Let's say I only charge overnight for my commute, 5 days out of 7, 46 weeks of the year:

5 x 46 = 230 charges per year

So the charger costs me 29p per charge, assuming the 5 year lifetime.

Taking your example, 5 hours on 5p/kWh and 3 hours at 16p/kWh, the entire charge of 18.4kW on a granny running full pelt would be 5 hours x 5p x 2.3kW = 57.5p + 3 hours x 16p x 2.3kW = 110.4p, so your total charge cost is £1.68.

The same charge at 7kW off peak would take take 2.6 hours and cost 92p. Add in my 29p for the charger, and the total cost is £1.21, so you're saving 47p per charge in this incredibly idealistic scenario, or £540 over 5 years.

If the replacement charger costs double of the original (assuming the wiring in the house is OK and I can just swap the box, it's probably about right), the saving becomes 18p per charge - less compelling, but it still becomes £207 over 5 years.

I wouldn't go booking a trip to Vegas to spurge the new found wealth, but it's still money I'd happily put into my back pocket.

Incidentally, the break even point is around an hour and a half on the higher rate, so if you can get everything you need on that tariff in 6.5 hours, the granny works out about the same.

So many assumptions in this maths that it's probably meaningless, but I'm at work by myself on a Sunday and need something to do to entertain myself during my lunch break...

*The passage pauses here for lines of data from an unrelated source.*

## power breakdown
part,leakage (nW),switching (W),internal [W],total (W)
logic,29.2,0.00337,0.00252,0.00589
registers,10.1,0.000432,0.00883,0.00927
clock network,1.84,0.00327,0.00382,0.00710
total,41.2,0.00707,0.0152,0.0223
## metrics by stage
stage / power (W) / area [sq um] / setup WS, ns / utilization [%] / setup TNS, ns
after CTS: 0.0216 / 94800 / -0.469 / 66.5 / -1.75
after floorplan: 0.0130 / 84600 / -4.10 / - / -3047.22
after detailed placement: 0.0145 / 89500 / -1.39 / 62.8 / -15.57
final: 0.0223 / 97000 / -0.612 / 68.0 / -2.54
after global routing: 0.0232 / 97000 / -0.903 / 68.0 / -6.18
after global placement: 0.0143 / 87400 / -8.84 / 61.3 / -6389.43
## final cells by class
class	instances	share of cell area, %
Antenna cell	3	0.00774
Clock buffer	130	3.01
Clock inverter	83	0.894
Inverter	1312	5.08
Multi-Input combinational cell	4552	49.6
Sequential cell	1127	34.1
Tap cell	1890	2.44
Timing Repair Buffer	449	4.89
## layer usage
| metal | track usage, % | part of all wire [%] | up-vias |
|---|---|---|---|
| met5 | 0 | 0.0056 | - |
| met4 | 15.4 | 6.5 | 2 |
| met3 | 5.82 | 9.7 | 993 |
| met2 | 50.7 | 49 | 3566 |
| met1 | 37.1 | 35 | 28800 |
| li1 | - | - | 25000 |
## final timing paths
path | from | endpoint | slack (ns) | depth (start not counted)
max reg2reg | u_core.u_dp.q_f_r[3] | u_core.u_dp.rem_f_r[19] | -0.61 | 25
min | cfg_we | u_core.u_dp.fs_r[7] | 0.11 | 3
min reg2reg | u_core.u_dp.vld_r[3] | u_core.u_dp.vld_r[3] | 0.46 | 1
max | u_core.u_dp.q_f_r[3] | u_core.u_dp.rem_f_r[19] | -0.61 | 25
interface frwl_rsp_if;
    logic                          valid;
    logic                          ready;
    logic [1:0]                    status;
    logic [frwl_pkg::MASK_W-1:0]   new_read_grants;
    logic [frwl_pkg::MASK_W-1:0]   new_write_grants;
    logic [frwl_pkg::LEN_W-1:0]    line_length;

    modport source (output valid, output status, output new_read_grants,
                    output new_write_grants, output line_length, input ready);
    modport sink   (input valid, input status, input new_read_grants,
                    input new_write_grants, input line_length, output ready);
endinterface

`default_nettype wire

File: src/fifo_reader_writer_lock_grants_core.sv
// Top level of the first-in-first-out reader-writer lock grant arbiter.
//
// i_req carries one transaction per request: mode (join at tail or leave),
// handle and is_write. o_rsp returns exactly one transaction per request:
// status, masks of read and write grants newly given, and line length.
// Requests are handled one at a time; i_req.ready is high only while the
// sequencer is idle. Each request walks the line memory one entry at a time
// (read, then evaluate) through a single compare/update unit. A refused
// request goes straight to the finish state; a join runs the grant walk from
// the head; a leave first compacts the line, then runs the grant walk. The
// grant walk stops at the first writer. i_req.ready returns in the cycle
// after the result loads. A finished result sits in the output register;
// the next request is taken while it waits, and the sequencer holds its next
// result until the output register frees. Stalling o_rsp.ready only delays
// completion. Reset (i_rst_n low, synchronous) empties the line and clears
// all grants.
`timescale 1ns / 1ps
`default_nettype none

module fifo_reader_writer_lock_grants_core #(
    parameter int HANDLES = frwl_pkg::HANDLES_DEF
) (
    input  wire logic  i_clk,
    input  wire logic  i_rst_n,
    frwl_req_if.sink   i_req,
    frwl_rsp_if.source o_rsp
);
    import frwl_pkg::*;

    logic out_free;
    logic load;
    t_rsp rsp_data;

    frwl_engine #(
        .HANDLES (HANDLES)
    ) u_engine (
        .i_clk      (i_clk),
        .i_rst_n    (i_rst_n),
        .i_req      (i_req),
        .i_out_free (out_free),
        .o_load     (load),
        .o_rsp      (rsp_data)
    );

    frwl_out_stage u_out (
        .i_clk   (i_clk),
        .i_rst_n (i_rst_n),
        .i_load  (load),
        .i_data  (rsp_data),
        .o_free  (out_free),
        .o_rsp   (o_rsp)
    );

endmodule

`default_nettype wire

File: src/frwl_engine.sv
// Sequencer, line memory and per-handle flags; walks the line one entry at a time.
`timescale 1ns / 1ps
`default_nettype none

module frwl_engine #(
    parameter int HANDLES = frwl_pkg::HANDLES_DEF
) (
    input  wire logic    i_clk,
    input  wire logic    i_rst_n,
    frwl_req_if.sink     i_req,
    input  wire logic    i_out_free,
    output logic         o_load,
    output frwl_pkg::t_rsp o_rsp
);
    import frwl_pkg::*;

    localparam int IDX_W = $clog2(HANDLES);
    localparam int CNT_W = $clog2(HANDLES + 1);

    typedef enum logic [2:0] {
        S_IDLE,
        S_C_RD,
        S_C_EX,
        S_W_RD,
        S_W_EX,
        S_FIN
    } t_state;

    t_state              r_state;
    logic [IDX_W-1:0]    r_line [HANDLES];
    logic [IDX_W-1:0]    r_rdata;
    logic [CNT_W-1:0]    r_count;
    logic [CNT_W-1:0]    r_pos;
    logic [CNT_W-1:0]    r_dst;
    logic [IDX_W-1:0]    r_idx;
    logic [HANDLES-1:0]  r_in_line;
    logic [HANDLES-1:0]  r_wants_write;
    logic [HANDLES-1:0]  r_rd_grant;
    logic [HANDLES-1:0]  r_wr_grant;
    t_status             r_status;
    logic [MASK_W-1:0]   r_new_rd;
    logic [MASK_W-1:0]   r_new_wr;

    logic                accept;
    logic                is_join;
    logic [IDX_W-1:0]    req_idx;
    logic                req_ok;
    logic                join_ok;
    logic                leave_ok;
    logic                mem_we;
    logic [IDX_W-1:0]    mem_waddr;
    logic [IDX_W-1:0]    mem_wdata;
    logic                mem_re;
    logic                pos_end;
    logic [MASK_W-1:0]   cur_bit;

    assign i_req.ready = (r_state == S_IDLE);
    assign accept      = i_req.valid && i_req.ready;
    assign is_join     = (i_req.mode == MODE_JOIN);
    assign req_idx     = IDX_W'(i_req.handle);
    assign req_ok      = (HANDLES >= MASK_W) || (int'(i_req.handle) < HANDLES);
    assign join_ok     = req_ok && !r_in_line[req_idx] && (r_count != CNT_W'(HANDLES));
    assign leave_ok    = req_ok && r_in_line[req_idx];
    assign pos_end     = (r_pos == r_count);
    assign cur_bit     = MASK_W'(1) << r_rdata;

    assign mem_we    = (accept && is_join && join_ok)
                    || ((r_state == S_C_EX) && (r_rdata != r_idx));
    assign mem_waddr = (r_state == S_C_EX) ? r_dst[IDX_W-1:0] : r_count[IDX_W-1:0];
    assign mem_wdata = (r_state == S_C_EX) ? r_rdata : req_idx;
    assign mem_re    = ((r_state == S_C_RD) || (r_state == S_W_RD)) && !pos_end;

    always_ff @(posedge i_clk) begin
        if (mem_we) begin
            r_line[mem_waddr] <= mem_wdata;
        end
    end

    always_ff @(posedge i_clk) begin
        if (mem_re) begin
            r_rdata <= r_line[r_pos[IDX_W-1:0]];
        end
    end

    always_ff @(posedge i_clk) begin
        if (!i_rst_n) begin
            r_state       <= S_IDLE;
            r_count       <= '0;
            r_in_line     <= '0;
            r_wants_write <= '0;
            r_rd_grant    <= '0;
            r_wr_grant    <= '0;
        end else begin
            unique case (r_state)
                S_IDLE: begin
                    if (accept) begin
                        r_new_rd <= '0;
                        r_new_wr <= '0;
                        r_pos    <= '0;
                        r_dst    <= '0;
                        r_idx    <= req_idx;
                        if (is_join) begin
                            if (join_ok) begin
                                r_status               <= ST_OK;
                                r_count                <= r_count + 1'b1;
                                r_in_line[req_idx]     <= 1'b1;
                                r_wants_write[req_idx] <= i_req.is_write;
                                r_rd_grant[req_idx]    <= 1'b0;
                                r_wr_grant[req_idx]    <= 1'b0;
                                r_state                <= S_W_RD;
                            end else begin
                                r_status <= ST_JOIN_DUP;
                                r_state  <= S_FIN;
                            end
                        end else begin
                            if (leave_ok) begin
                                r_status               <= ST_OK;
                                r_in_line[req_idx]     <= 1'b0;
                                r_wants_write[req_idx] <= 1'b0;
                                r_rd_grant[req_idx]    <= 1'b0;
                                r_wr_grant[req_idx]    <= 1'b0;
                                r_state                <= S_C_RD;
                            end else begin
                                r_status <= ST_LEAVE_ABSENT;
                                r_state  <= S_FIN;
                            end
                        end
                    end
                end
                S_C_RD: begin
                    if (pos_end) begin
                        r_count <= r_dst;
                        r_pos   <= '0;
                        r_state <= S_W_RD;
                    end else begin
                        r_state <= S_C_EX;
                    end
                end
                S_C_EX: begin
                    if (r_rdata != r_idx) begin
                        r_dst <= r_dst + 1'b1;
                    end
                    r_pos   <= r_pos + 1'b1;
                    r_state <= S_C_RD;
                end
                S_W_RD: begin
                    r_state <= pos_end ? S_FIN : S_W_EX;
                end
                S_W_EX: begin
                    if (!r_rd_grant[r_rdata]) begin
                        r_rd_grant[r_rdata] <= 1'b1;
                        r_new_rd            <= r_new_rd | cur_bit;
                    end
                    if (r_wants_write[r_rdata]) begin
                        if ((r_pos == '0) && !r_wr_grant[r_rdata]) begin
                            r_wr_grant[r_rdata] <= 1'b1;
                            r_new_wr            <= r_new_wr | cur_bit;
                        end
                        r_state <= S_FIN;
                    end else begin
                        r_pos   <= r_pos + 1'b1;
                        r_state <= S_W_RD;
                    end
                end
                S_FIN: begin
                    if (i_out_free) begin
                        r_state <= S_IDLE;
                    end
                end
                default: r_state <= S_IDLE;
            endcase
        end
    end

    assign o_load                 = (r_state == S_FIN) && i_out_free;
    assign o_rsp.status           = r_status;
    assign o_rsp.new_read_grants  = r_new_rd;
    assign o_rsp.new_write_grants = r_new_wr;
    assign o_rsp.line_length      = LEN_W'(r_count);

endmodule

`default_nettype wire

File: src/frwl_out_stage.sv
// Output register that holds a finished result until the receiver takes it.
`timescale 1ns / 1ps
`default_nettype none

module frwl_out_stage (
    input  wire logic           i_clk,
    input  wire logic           i_rst_n,
    input  wire logic           i_load,
    input  wire frwl_pkg::t_rsp i_data,
    output logic                o_free,
    frwl_rsp_if.source          o_rsp
);
    import frwl_pkg::*;

    logic r_valid;
    t_rsp r_data;

    always_ff @(posedge i_clk) begin
        if (!i_rst_n) begin
            r_valid <= 1'b0;
        end else if (i_load) begin
            r_valid <= 1'b1;
        end else if (o_rsp.ready) begin
            r_valid <= 1'b0;
        end
    end

    always_ff @(posedge i_clk) begin
        if (i_load) begin
            r_data <= i_data;
        end
    end

    assign o_free                 = !r_valid || o_rsp.ready;
    assign o_rsp.valid            = r_valid;
    assign o_rsp.status           = r_data.status;
    assign o_rsp.new_read_grants  = r_data.new_read_grants;
    assign o_rsp.new_write_grants = r_data.new_write_grants;
    assign o_rsp.line_length      = r_data.line_length;

endmodule

`default_nettype wire

File: src/flat_wrapper.sv
// flat-port wrapper written by rule: the top's interface ports become plain ports
module fifo_reader_writer_lock_grants_core_flat import frwl_pkg::*;
#(
    parameter int HANDLES = frwl_pkg::HANDLES_DEF
)
  (i_clk, i_rst_n, i_req_valid, i_req_mode, i_req_handle, i_req_is_write, i_req_ready, o_rsp_valid, o_rsp_status, o_rsp_new_read_grants, o_rsp_new_write_grants, o_rsp_line_length, o_rsp_ready);
  frwl_req_if i_req_i ();
  frwl_rsp_if o_rsp_i ();
  input  wire logic i_clk;
  input  wire logic i_rst_n;
  input wire logic [$bits(i_req_i.valid)-1:0] i_req_valid;
  input wire logic [$bits(i_req_i.mode)-1:0] i_req_mode;
  input wire logic [$bits(i_req_i.handle)-1:0] i_req_handle;
  input wire logic [$bits(i_req_i.is_write)-1:0] i_req_is_write;
  output wire logic [$bits(i_req_i.ready)-1:0] i_req_ready;
  output wire logic [$bits(o_rsp_i.valid)-1:0] o_rsp_valid;
  output wire logic [$bits(o_rsp_i.status)-1:0] o_rsp_status;
  output wire logic [$bits(o_rsp_i.new_read_grants)-1:0] o_rsp_new_read_grants;
  output wire logic [$bits(o_rsp_i.new_write_grants)-1:0] o_rsp_new_write_grants;
  output wire logic [$bits(o_rsp_i.line_length)-1:0] o_rsp_line_length;
  input wire logic [$bits(o_rsp_i.ready)-1:0] o_rsp_ready;
  assign i_req_i.valid = i_req_valid;
  assign i_req_i.mode = i_req_mode;
  assign i_req_i.handle = i_req_handle;
  assign i_req_i.is_write = i_req_is_write;
  assign i_req_ready = i_req_i.ready;
  assign o_rsp_valid = o_rsp_i.valid;
  assign o_rsp_status = o_rsp_i.status;
  assign o_rsp_new_read_grants = o_rsp_i.new_read_grants;
  assign o_rsp_new_write_grants = o_rsp_i.new_write_grants;
  assign o_rsp_line_length = o_rsp_i.line_length;
  assign o_rsp_i.ready = o_rsp_ready;
  fifo_reader_writer_lock_grants_core #(.HANDLES(HANDLES)) u_core (.i_clk(i_clk), .i_rst_n(i_rst_n), .i_req(i_req_i), .o_rsp(o_rsp_i));
endmodule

Also, the benefit is nowhere near as compelling for my actual situation, as my PHEV has a tiny battery and can only charge at 3.7kW. I was jumping on the grants before they disappeared in the hope that it would be some cheap future proofing. So basically, I'm making a point about cost efficiency whilst also being fully aware that I've not followed my own analysis. I'm fine with it.